* _Your task_
What appears from the line containing "clocking;clk sink count;124;" to the end of the listing below should be copied exactly, with no other lines.

##### Recorded data #####

File: src/rtl/multi_stream_mac.sv
// ---------------------------------------------------------------------------------------------
// multi_stream_mac
//
// Round-robin multiply-accumulate over NUM_CH AXI-Stream input channels that share a single
// weight stream. One channel is granted per vector. Each accepted beat adds in[g] * w to a
// signed accumulator. The vector closes on tlast, or when the beat count reaches max_len
// (if max_len is non-zero). The closing beat loads act(acc + product + bias), reduced to
// OUT_WIDTH, into the output register.
//
// Optional feature macro: MULTI_STREAM_MAC_SAT_EN
//   defined   -> the result saturates to the signed OUT_WIDTH range
//   undefined -> the result keeps the low OUT_WIDTH bits (wraps)
//
// Ports
//   ap_clk, ap_rst         : clock and synchronous active-high reset
//   s_axis_in_*            : per-channel input streams (tdata channel i at [i*IN_WIDTH +: IN_WIDTH])
//   s_axis_w_*             : shared weight stream
//   m_axis_out_*           : result stream; tuser carries the source channel
//   cfg_we/addr/wdata/rdata: register port, combinational read
//     addr 0 act_mode[0] (0 ReLU, 1 pass), addr 1 bias, addr 2 max_len[15:0],
//     addr 3 status {err_ch[7:4], err[0]}; any write to addr 3 clears it
// ---------------------------------------------------------------------------------------------
module multi_stream_mac #(
  parameter int unsigned NUM_CH    = 4,
  parameter int unsigned IN_WIDTH  = 8,
  parameter int unsigned W_WIDTH   = 8,
  parameter int unsigned ACC_WIDTH = 32,
  parameter int unsigned OUT_WIDTH = 16
) (
  input  logic                         ap_clk,
  input  logic                         ap_rst,
  input  logic [NUM_CH*IN_WIDTH-1:0]   s_axis_in_tdata,
  input  logic [NUM_CH-1:0]            s_axis_in_tvalid,
  output logic [NUM_CH-1:0]            s_axis_in_tready,
  input  logic [NUM_CH-1:0]            s_axis_in_tlast,
  input  logic [W_WIDTH-1:0]           s_axis_w_tdata,
  input  logic                         s_axis_w_tvalid,
  output logic                         s_axis_w_tready,
  output logic [OUT_WIDTH-1:0]         m_axis_out_tdata,
  output logic [$clog2(NUM_CH)-1:0]    m_axis_out_tuser,
  output logic                         m_axis_out_tvalid,
  input  logic                         m_axis_out_tready,
  input  logic                         cfg_we,
  input  logic [1:0]                   cfg_addr,
  input  logic [31:0]                  cfg_wdata,
  output logic [31:0]                  cfg_rdata
);

  localparam int unsigned ChW   = $clog2(NUM_CH);
  localparam int unsigned ProdW = IN_WIDTH + W_WIDTH;

  typedef enum logic [1:0] {StIdle, StAccum, StEmit} state_e;

  state_e r_state, w_state_next;

  logic [ChW-1:0]              r_grant, r_last_grant;
  logic signed [ACC_WIDTH-1:0] r_acc;
  logic [15:0]                 r_cnt;
  logic [OUT_WIDTH-1:0]        r_out_data;
  logic [ChW-1:0]              r_out_user;

  logic                        r_act_mode;
  logic signed [31:0]          r_bias;
  logic [15:0]                 r_max_len;
  logic                        r_err;
  logic [3:0]                  r_err_ch;

  logic [ChW-1:0]              w_rr_grant, w_rr_idx;
  logic                        w_rr_found;
  logic signed [IN_WIDTH-1:0]  w_in_g;
  logic signed [W_WIDTH-1:0]   w_wt;
  logic signed [ProdW-1:0]     w_prod;
  logic signed [ACC_WIDTH-1:0] w_acc_sum, w_final, w_act;
  logic [OUT_WIDTH-1:0]        w_result;
  logic [15:0]                 w_cnt_inc;
  logic                        w_beat, w_len_hit, w_last_beat, w_len_err;

  // ---------------------------------------------------------------------------
  // Round-robin pick: first valid channel at or after last_grant + 1 (mod NUM_CH)
  // ---------------------------------------------------------------------------
  always_comb begin
    w_rr_grant = r_last_grant;
    w_rr_found = 1'b0;
    w_rr_idx   = '0;
    for (int k = 1; k <= int'(NUM_CH); k++) begin
      w_rr_idx = ChW'((int'(r_last_grant) + k) % int'(NUM_CH));
      if (!w_rr_found && s_axis_in_tvalid[w_rr_idx]) begin
        w_rr_found = 1'b1;
        w_rr_grant = w_rr_idx;
      end
    end
  end

  // ---------------------------------------------------------------------------
  // Datapath
  // ---------------------------------------------------------------------------
  assign w_in_g    = s_axis_in_tdata[r_grant*IN_WIDTH +: IN_WIDTH];
  assign w_wt      = s_axis_w_tdata;
  assign w_prod    = w_in_g * w_wt;
  assign w_acc_sum = r_acc + ACC_WIDTH'(w_prod);
  // Bias joins only on the closing beat; it never enters the accumulator.
  assign w_final   = w_acc_sum + ACC_WIDTH'(r_bias);
  assign w_act     = (!r_act_mode && w_final[ACC_WIDTH-1]) ? '0 : w_final;

`ifdef MULTI_STREAM_MAC_SAT_EN
  localparam logic signed [ACC_WIDTH-1:0] SatMax =
      {{(ACC_WIDTH-OUT_WIDTH+1){1'b0}}, {(OUT_WIDTH-1){1'b1}}};
  localparam logic signed [ACC_WIDTH-1:0] SatMin =
      {{(ACC_WIDTH-OUT_WIDTH+1){1'b1}}, {(OUT_WIDTH-1){1'b0}}};

  always_comb begin
    if (w_act > SatMax) begin
      w_result = SatMax[OUT_WIDTH-1:0];
    end else if (w_act < SatMin) begin
      w_result = SatMin[OUT_WIDTH-1:0];
    end else begin
      w_result = w_act[OUT_WIDTH-1:0];
    end
  end
`else
  assign w_result = w_act[OUT_WIDTH-1:0];
`endif

  assign w_beat      = (r_state == StAccum) && s_axis_in_tvalid[r_grant] && s_axis_w_tvalid;
  assign w_cnt_inc   = r_cnt + 16'd1;
  assign w_len_hit   = (r_max_len != 16'd0) && (w_cnt_inc == r_max_len);
  assign w_last_beat = w_beat && (s_axis_in_tlast[r_grant] || w_len_hit);
  // A vector cut short by max_len leaves the rest of the packet for a later grant.
  assign w_len_err   = w_last_beat && w_len_hit && !s_axis_in_tlast[r_grant];

  // ---------------------------------------------------------------------------
  // FSM: state register
  // ---------------------------------------------------------------------------
  always_ff @(posedge ap_clk) begin
    if (ap_rst) begin
      r_state <= StIdle;
    end else begin
      r_state <= w_state_next;
    end
  end

  // FSM: next state
  always_comb begin
    w_state_next = r_state;
    case (r_state)
      StIdle:  if (w_rr_found) w_state_next = StAccum;
      StAccum: if (w_last_beat) w_state_next = StEmit;
      StEmit:  if (m_axis_out_tready) w_state_next = StIdle;
      default: w_state_next = StIdle;
    endcase
  end

  // FSM: outputs
  always_comb begin
    s_axis_in_tready  = '0;
    s_axis_w_tready   = 1'b0;
    m_axis_out_tvalid = 1'b0;
    case (r_state)
      StAccum: begin
        s_axis_in_tready[r_grant] = s_axis_w_tvalid;
        s_axis_w_tready           = s_axis_in_tvalid[r_grant];
      end
      StEmit:  m_axis_out_tvalid = 1'b1;
      default: ;
    endcase
  end

  // ---------------------------------------------------------------------------
  // Accumulator, grant and output registers
  // ---------------------------------------------------------------------------
  always_ff @(posedge ap_clk) begin
    if (ap_rst) begin
      r_grant      <= '0;
      r_last_grant <= ChW'(NUM_CH - 1);
      r_acc        <= '0;
      r_cnt        <= '0;
      r_out_data   <= '0;
      r_out_user   <= '0;
    end else begin
      if (r_state == StIdle && w_rr_found) begin
        r_grant <= w_rr_grant;
        r_acc   <= '0;
        r_cnt   <= '0;
      end
      if (w_beat) begin
        r_acc <= w_acc_sum;
        r_cnt <= w_cnt_inc;
      end
      if (w_last_beat) begin
        r_out_data <= w_result;
        r_out_user <= r_grant;
      end
      if (r_state == StEmit && m_axis_out_tready) begin
        r_last_grant <= r_grant;
      end
    end
  end

  assign m_axis_out_tdata = r_out_data;
  assign m_axis_out_tuser = r_out_user;

  // ---------------------------------------------------------------------------
  // Configuration / status registers
  // ---------------------------------------------------------------------------
  always_ff @(posedge ap_clk) begin
    if (ap_rst) begin
      r_act_mode <= 1'b0;
      r_bias     <= '0;
      r_max_len  <= '0;
      r_err      <= 1'b0;
      r_err_ch   <= '0;
    end else begin
      if (cfg_we) begin
        case (cfg_addr)
          2'd0: r_act_mode <= cfg_wdata[0];
          2'd1: r_bias     <= cfg_wdata;
          2'd2: r_max_len  <= cfg_wdata[15:0];
          2'd3: begin
            r_err    <= 1'b0;
            r_err_ch <= '0;
          end
          default: ;
        endcase
      end
      // A fresh error wins over a same-cycle clear so it is never lost.
      if (w_len_err) begin
        r_err    <= 1'b1;
        r_err_ch <= 4'(r_grant);
      end
    end
  end

  always_comb begin
    cfg_rdata = '0;
    case (cfg_addr)
      2'd0:    cfg_rdata = {31'd0, r_act_mode};
      2'd1:    cfg_rdata = r_bias;
      2'd2:    cfg_rdata = {16'd0, r_max_len};
      default: cfg_rdata = {24'd0, r_err_ch, 3'd0, r_err};
    endcase
  end

endmodule

File: config.mk
export PLATFORM = sky130hd
export DESIGN_NAME = multi_stream_mac
export DESIGN_NICKNAME = d
export VERILOG_FILES = /design/src/rtl/multi_stream_mac.sv
export SDC_FILE = /design/constraint.sdc
export NUM_CORES = 1
export LEC_CHECK = 0
export BUFFER_PORTS_ARGS = -buffer_cell sky130_fd_sc_hd__buf_4
export CORE_MARGIN = 1.5
export CORE_UTILIZATION = 45
export DETAILED_ROUTE_END_ITERATION = 10
export PLACE_DENSITY = 0.67
export SKIP_CTS_REPAIR_TIMING = 1
export SLEW_MARGIN = 20
export SYNTH_ARGS = -nofsm -noshare
export SYNTH_HDL_FRONTEND = slang
export SYNTH_SLANG_ARGS = --single-unit
File: constraint.sdc
create_clock -name ap_clk -period 10 [get_ports ap_clk]
set_clock_uncertainty 0.1 [all_clocks]
set_input_delay 0.5 -clock ap_clk [delete_from_list [all_inputs] [get_ports ap_clk]]
set_output_delay 0.5 -clock ap_clk [all_outputs]
set_load 0.01 [all_outputs]
After elaboration in Yosys (flattened, before gate mapping)

Index checks and enable logic that the tools add are counted.

Output and inout bits: 56
Word-level logic and storage cells: 108
Bits in writable memories: 0
Latch bits: 0
Input bits: 87
Bits in read-only memories: 0
Memories kept: 0
Bits in registers: 124

Eq/ne operators: 9
Divide/modulo/power cells: 0
Reduce and logical (&&, ||, !) cells: 30
Order comparisons: 6
Add/subtract/negate cells: 7
Mux-type cells: 41
Bitwise operators: 1
Multipliers: 1
Shifts and indexed selects: 1

Operators by type and width:

| operator              | count |
|---|---|
| $pmux 32 s3           | 1 |
| $mux 32               | 2 |
| $mux 16               | 3 |
| $add 32x16->32        | 1 |
| $add 32x32->32        | 1 |
| $shiftx 32x6->8       | 1 |
| $mux 2                | 10 |
| $add 16x1->16 const B | 1 |
| $eq 16x16->1          | 1 |
| $mul 8x8->16          | 1 |
| $mux 1                | 16 |
| $reduce_bool 16->1    | 1 |
| $lt 2x3->1 const B    | 5 |
| $logic_and 1x1->1     | 13 |
| $bmux 1 s2            | 6 |
| $reduce_and 2->1      | 4 |
| $eq 2x2->1 const B    | 3 |
| $ne 2x2->1 const B    | 3 |
| $pmux 2 s3            | 1 |
| $reduce_bool 2->1     | 3 |
| $logic_not 1->1       | 5 |
| $add 2x1->2 const B   | 2 |
| $add 2x2->2 const B   | 2 |
| $and 4x4->4           | 1 |
| other kinds (7)       | 9 |

Depth between registers and ports, before layout

Gate-level depths: netlist of the first run.

Depth after elaboration: 16
Mapped depth: 35
Depth with buffers taken out: 32

Worst setup path after synthesis of the first run

No wires, ideal clock.

Path kind: register to register
From: reg r_grant[0]
To: reg r_out_data[11], in the netlist m_axis_out_tdata[11]
Required time: 9.785 ns
Cell stages (with the launch flop): 30
Clock period less this slack: 8.618 ns
Setup slack: 1.382 ns
Arrival time: 8.403 ns
Setup time: 0.115 ns
Path buffers: 3
Path through: dfxtp_1 buf_2 mux4_2 and2_1 fa_1 inv_1 fa_1 inv_1 fa_1 fa_1 ha_1 ha_1 clkbuf_1 and3_1 nand3_1 o211ai_1 a221o_1 nand2_1 and2_1 xnor2_1 ha_1 nand4_1 or4_1 or3_1 o21ai_0 xnor2_1 a211o_1 nand4b_4 buf_12 o2bb2ai_2

Word-level cells in the longest chain between the ends: 6
Elaborated cells on any way between the ends: 14
Those cells by class: add/sub: 2; mul: 1; shift: 1; mux: 5; reduce/logical: 5

RTL lines:

| what                     | line | source |
|---|---|---|
| start: declaration       | 56   | `logic [ChW-1:0] r_grant, r_last_grant;` |
| start signal: assignment | 181  | `r_grant <= w_rr_grant;` |
| $shiftx 32x6->8          | 97   | `assign w_in_g = s_axis_in_tdata[r_grant*IN_WIDTH +: IN_WIDTH];` |
| $mul 8x8->16             | 99   | `assign w_prod = w_in_g * w_wt;` |
| $add 32x16->32           | 100  | `assign w_acc_sum = r_acc + ACC_WIDTH'(w_prod);` |
| $add 32x32->32           | 102  | `assign w_final = w_acc_sum + ACC_WIDTH'(r_bias);` |
| $logic_and 1x1->1        | 103  | `assign w_act = (!r_act_mode && w_final[ACC_WIDTH-1]) ? '0 : w_final;` |
| $mux 16                  | 103  |  |
| end signal: assignment   | 190  | `r_out_data <= w_result;` |
| end: declaration         | 59   | `logic [OUT_WIDTH-1:0] r_out_data;` |

Parallel ways exist; a longest one is shown, timed or not. The select of a mux whose other input is x is not followed.
A chain may end at the register's enable or synchronous reset.

Worst setup path in the final report of the first run

From: reg r_grant[0]
To: reg r_out_data[1], in the netlist m_axis_out_tdata[1]

Same word-level chain as after synthesis.

==> results of run 1 <==
layer usage:
| metal | GRT usage (%) | vias up | part of all wire [%] |
|---|---|---|---|
| met2 | 40.7 | 302 | 48 |
| met1 | 33.3 | 5087 | 45 |
| met4 | 7.41 | 0 | 2.1 |
| li1 | - | 4982 | - |
| met5 | 0 | - | 0 |
| met3 | 4.44 | 51 | 5.5 |
worst min-delay path, delay by kind of cell:
family	cells	cell delay [ns]
AO/OA/AOI/OAI	1	0.05
buffers and inverters	1	0.11
AND/OR/NAND/NOR	1	0.04
path summary, 6_finish.rpt:
| path | end | slack, ns | cells after the start |
|---|---|---|---|
| min | r_bias[19]$_SDFFE_PP0P_ | 0.20 | 3 |
| max reg2reg | m_axis_out_tdata[1]$_SDFFE_PP0P_ | 0.76 | 28 |
| min reg2reg | r_acc[6]$_SDFFE_PP0P_ | 0.37 | 2 |
| max | m_axis_out_tdata[1]$_SDFFE_PP0P_ | 0.76 | 28 |
cell usage after synthesis, types with 15 or more instances:
cell / number
ha_1: 102
a21oi_1: 127
a21o_1: 18
a22o_1: 15
and2_1: 53
nor3_1: 17
nand2_1: 194
nor2_1: 69
nand3_1: 45
fa_1: 137
clkbuf_1: 45
xor2_1: 21
a31oi_1: 15
dfxtp_1: 124
xnor2_1: 46
inv_1: 125
o21ai_0: 35
sequential cells by signal (all words and copies together) (netlist names):
| register | flops |
|---|---|
| m_axis_out_tuser | 2 |
| r_cnt | 16 |
| r_err_ch | 2 |
| m_axis_out_tdata | 16 |
| r_acc | 32 |
| r_act_mode | 1 |
| r_last_grant | 2 |
| r_err | 1 |
| r_state | 2 |
| r_grant | 2 |
| r_max_len | 16 |
| r_bias | 32 |
per-stage QoR:
stage                     cell area (um^2)  worst slack [ns]  utilization (%)  std cells
final                                14300             0.761             53.0       1858
after detailed placement             13700             0.599             50.8       1826
after global placement               13700             0.721             50.8       1826
after global routing                 14300            0.0431             53.0       1858
after floorplan                      12400              1.38                -       1390
after CTS                            14300             0.706             53.0       1858
area by class of cell:
| class | instances | area (um^2) |
|---|---|---|
| Timing Repair Buffer | 153 | 1150 |
| Sequential cell | 124 | 2480 |
| Tap cell | 341 | 427 |
| Fill cell | 2485 | 12700 |
| Multi-Input combinational cell | 1082 | 9170 |
| Clock inverter | 15 | 166 |
| Clock buffer | 17 | 425 |
| Inverter | 126 | 473 |
cells by family after synthesis:
kind of cell	share of synthesized area (%)
buffers and inverters	5.84
XOR/XNOR	4.74
AND/OR/NAND/NOR	18.5
flip-flops	20.1
adder cells (fa/ha/maj)	32.5
AO/OA/AOI/OAI	15.6
multiplexers	2.67
==> qor.csv, run 1 <==
stage;metric;value;unit
global_routing;first-pass GRT wire length;55100;um
placement;DP Wirelength;26100;um
floorplan;die area;0.0285;mm^2
worst_hold_path;HP Class;in2reg;
sta;Hold WS;0.204;ns
sta;Final Hold Fails;0;
synthesis;async set or reset register ratio after synthesis;0;%
final_layout;ratio of cells with drive above 1 in the final layout;15.2;%
sta;f_max;108;MHz
synthesis;post-synthesis cell type count;74;
clocking;Worst-path clk slew;0.07;ns
worst_hold_path;hold path startpoint;cfg_wdata[19];
drt;vias;10422;
final_layout;leading cell type in the layout, fill and taps excluded;nand2_1;
floorplan;io pins;143;
floorplan;Chip Height;169;um
drt;Post-DRT Antenna Nets;0;
global_routing;gr usage total;24.7;%
status;run status;finished with violations;
critical_path;CP most frequent cell;fa_1;
sta;Worst-Margin Slew;1.17;ns
clocking;CTS tree;done;
sta;Final setup viols;0;
critical_path;WP data arrival;9.49;ns
critical_path;CP max stage cell;fa_1;
synthesis;Area contributors post-synth;fa_1 (22%), dfxtp_1 (20%), ha_1 (10%), nand2_1 (5.9%), a21oi_1 (5.1%);
drt;total iterations of the first detailed-routing run;8;
final_layout;most frequent cells in the layout;nand2_1 (193), buf_4 (153), fa_1 (137), a21oi_1 (127), inv_1 (125);
synthesis;Post-synth EDFFs;0;
final_layout;antenna fix cells;0;
critical_path;CP Buf/Inv Count;2;
synthesis;Mapped Avg Cell Area;8.90;um^2
sta;period utilization;92.4;%
placement;Buffers on Ports;142;
placement;GP Congestion;0.910;
critical_path;Slowest Stage Delay on Critical Path;0.92;ns
clocking;Inserted Clock Buffers;17;
clocking;H-tree depth;4;
drt;Iter 0 DRT Violations;630;
final_layout;nets@finish;1830;
critical_path;WS Path Type;reg2reg;
global_routing;vias in the first global route;10389;
clocking;CTS root buf;clkbuf_16;
sta;Final min period;9.24;ns
clocking;clock latency on the worst-skew pair;0.44;ns
global_routing;largest net degree at the start of global routing;72;
drt;Routed WL;33600;um
final_layout;area delta synth->final;15.6;%
critical_path;crit start category;register;
clocking;Clock Path Buffers;2;
synthesis;cell taking the most area after synthesis;fa_1;
sta;Slew HR;22.0;%
synthesis;top-area cell type share of the netlist area;22.2;%
synthesis;Cells after Synth;1390;
drt;drt wl/cell;18.1;um
synthesis;Synth Flop Type;dfxtp_1;
floorplan;core box area;0.0270;mm^2
job;Max-Cap Viols;0;
sta;setup TNS;0;ns
sta;unrepaired setup endpoints after global routing;no;
sta;Pins Over Slew Limit;0;
synthesis;Post-Syn Nets;1716;
floorplan;cell row count;60;
synthesis;Yosys reg bits;124;
clocking;clk sink count;124;
status;failing checks;design-rule violations;
floorplan;Starting Density;45.9;%
floorplan;Die W;169;um
critical_path;critical path peak fanout;16;
critical_path;RR Startpoint;r_grant[0]$_SDFFE_PP0P_;
drt;via/cell ratio;5.61;
global_routing;initial antenna violation count;0;
critical_path;WP data required;10.25;ns
global_routing;GRT Residual Overflow;0;
synthesis;synthesized area;0.0124;mm^2
critical_path;CP delay by family, top;adder cells;
critical_path;Worst Setup End Kind;register;
synthesis;sequential area share after synthesis;20.1;%
drt;DRC violations left;2;
critical_path;Critical Path Source;r_grant[0]$_SDFFE_PP0P_;
synthesis;Yosys Warn Count;0;
Power of run 1 is not shown: default switching activity piles up to over one toggle a cycle in this logic, so the estimate is an artifact.
==> inputs of run 2 (changes only) <==
ABC_AREA = 1   (was default)
==> run 2 against run 1 <==
The flow now finishes without violations. Maximum frequency up 3.1%. Synthesized area up 2.3%. Cell count up 19%. Register-to-register slack better by 0.28 ns. Non-clock buffer count down 4. Die area up 2.3%. Sequential cell count unchanged. Clock-buffer cell count up 3. Hold slack better by 0.051 ns. Critical path depth up 3. Setup slack better by 0.28 ns. Synthesized cell count up 22%.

#####

* _Solution to the exercise_
clocking;clk sink count;124;
status;failing checks;design-rule violations;
floorplan;Starting Density;45.9;%
floorplan;Die W;169;um
critical_path;critical path peak fanout;16;
critical_path;RR Startpoint;r_grant[0]$_SDFFE_PP0P_;
drt;via/cell ratio;5.61;
global_routing;initial antenna violation count;0;
critical_path;WP data required;10.25;ns
global_routing;GRT Residual Overflow;0;
synthesis;synthesized area;0.0124;mm^2
critical_path;CP delay by family, top;adder cells;
critical_path;Worst Setup End Kind;register;
synthesis;sequential area share after synthesis;20.1;%
drt;DRC violations left;2;
critical_path;Critical Path Source;r_grant[0]$_SDFFE_PP0P_;
synthesis;Yosys Warn Count;0;
Power of run 1 is not shown: default switching activity piles up to over one toggle a cycle in this logic, so the estimate is an artifact.
==> inputs of run 2 (changes only) <==
ABC_AREA = 1   (was default)
==> run 2 against run 1 <==
The flow now finishes without violations. Maximum frequency up 3.1%. Synthesized area up 2.3%. Cell count up 19%. Register-to-register slack better by 0.28 ns. Non-clock buffer count down 4. Die area up 2.3%. Sequential cell count unchanged. Clock-buffer cell count up 3. Hold slack better by 0.051 ns. Critical path depth up 3. Setup slack better by 0.28 ns. Synthesized cell count up 22%.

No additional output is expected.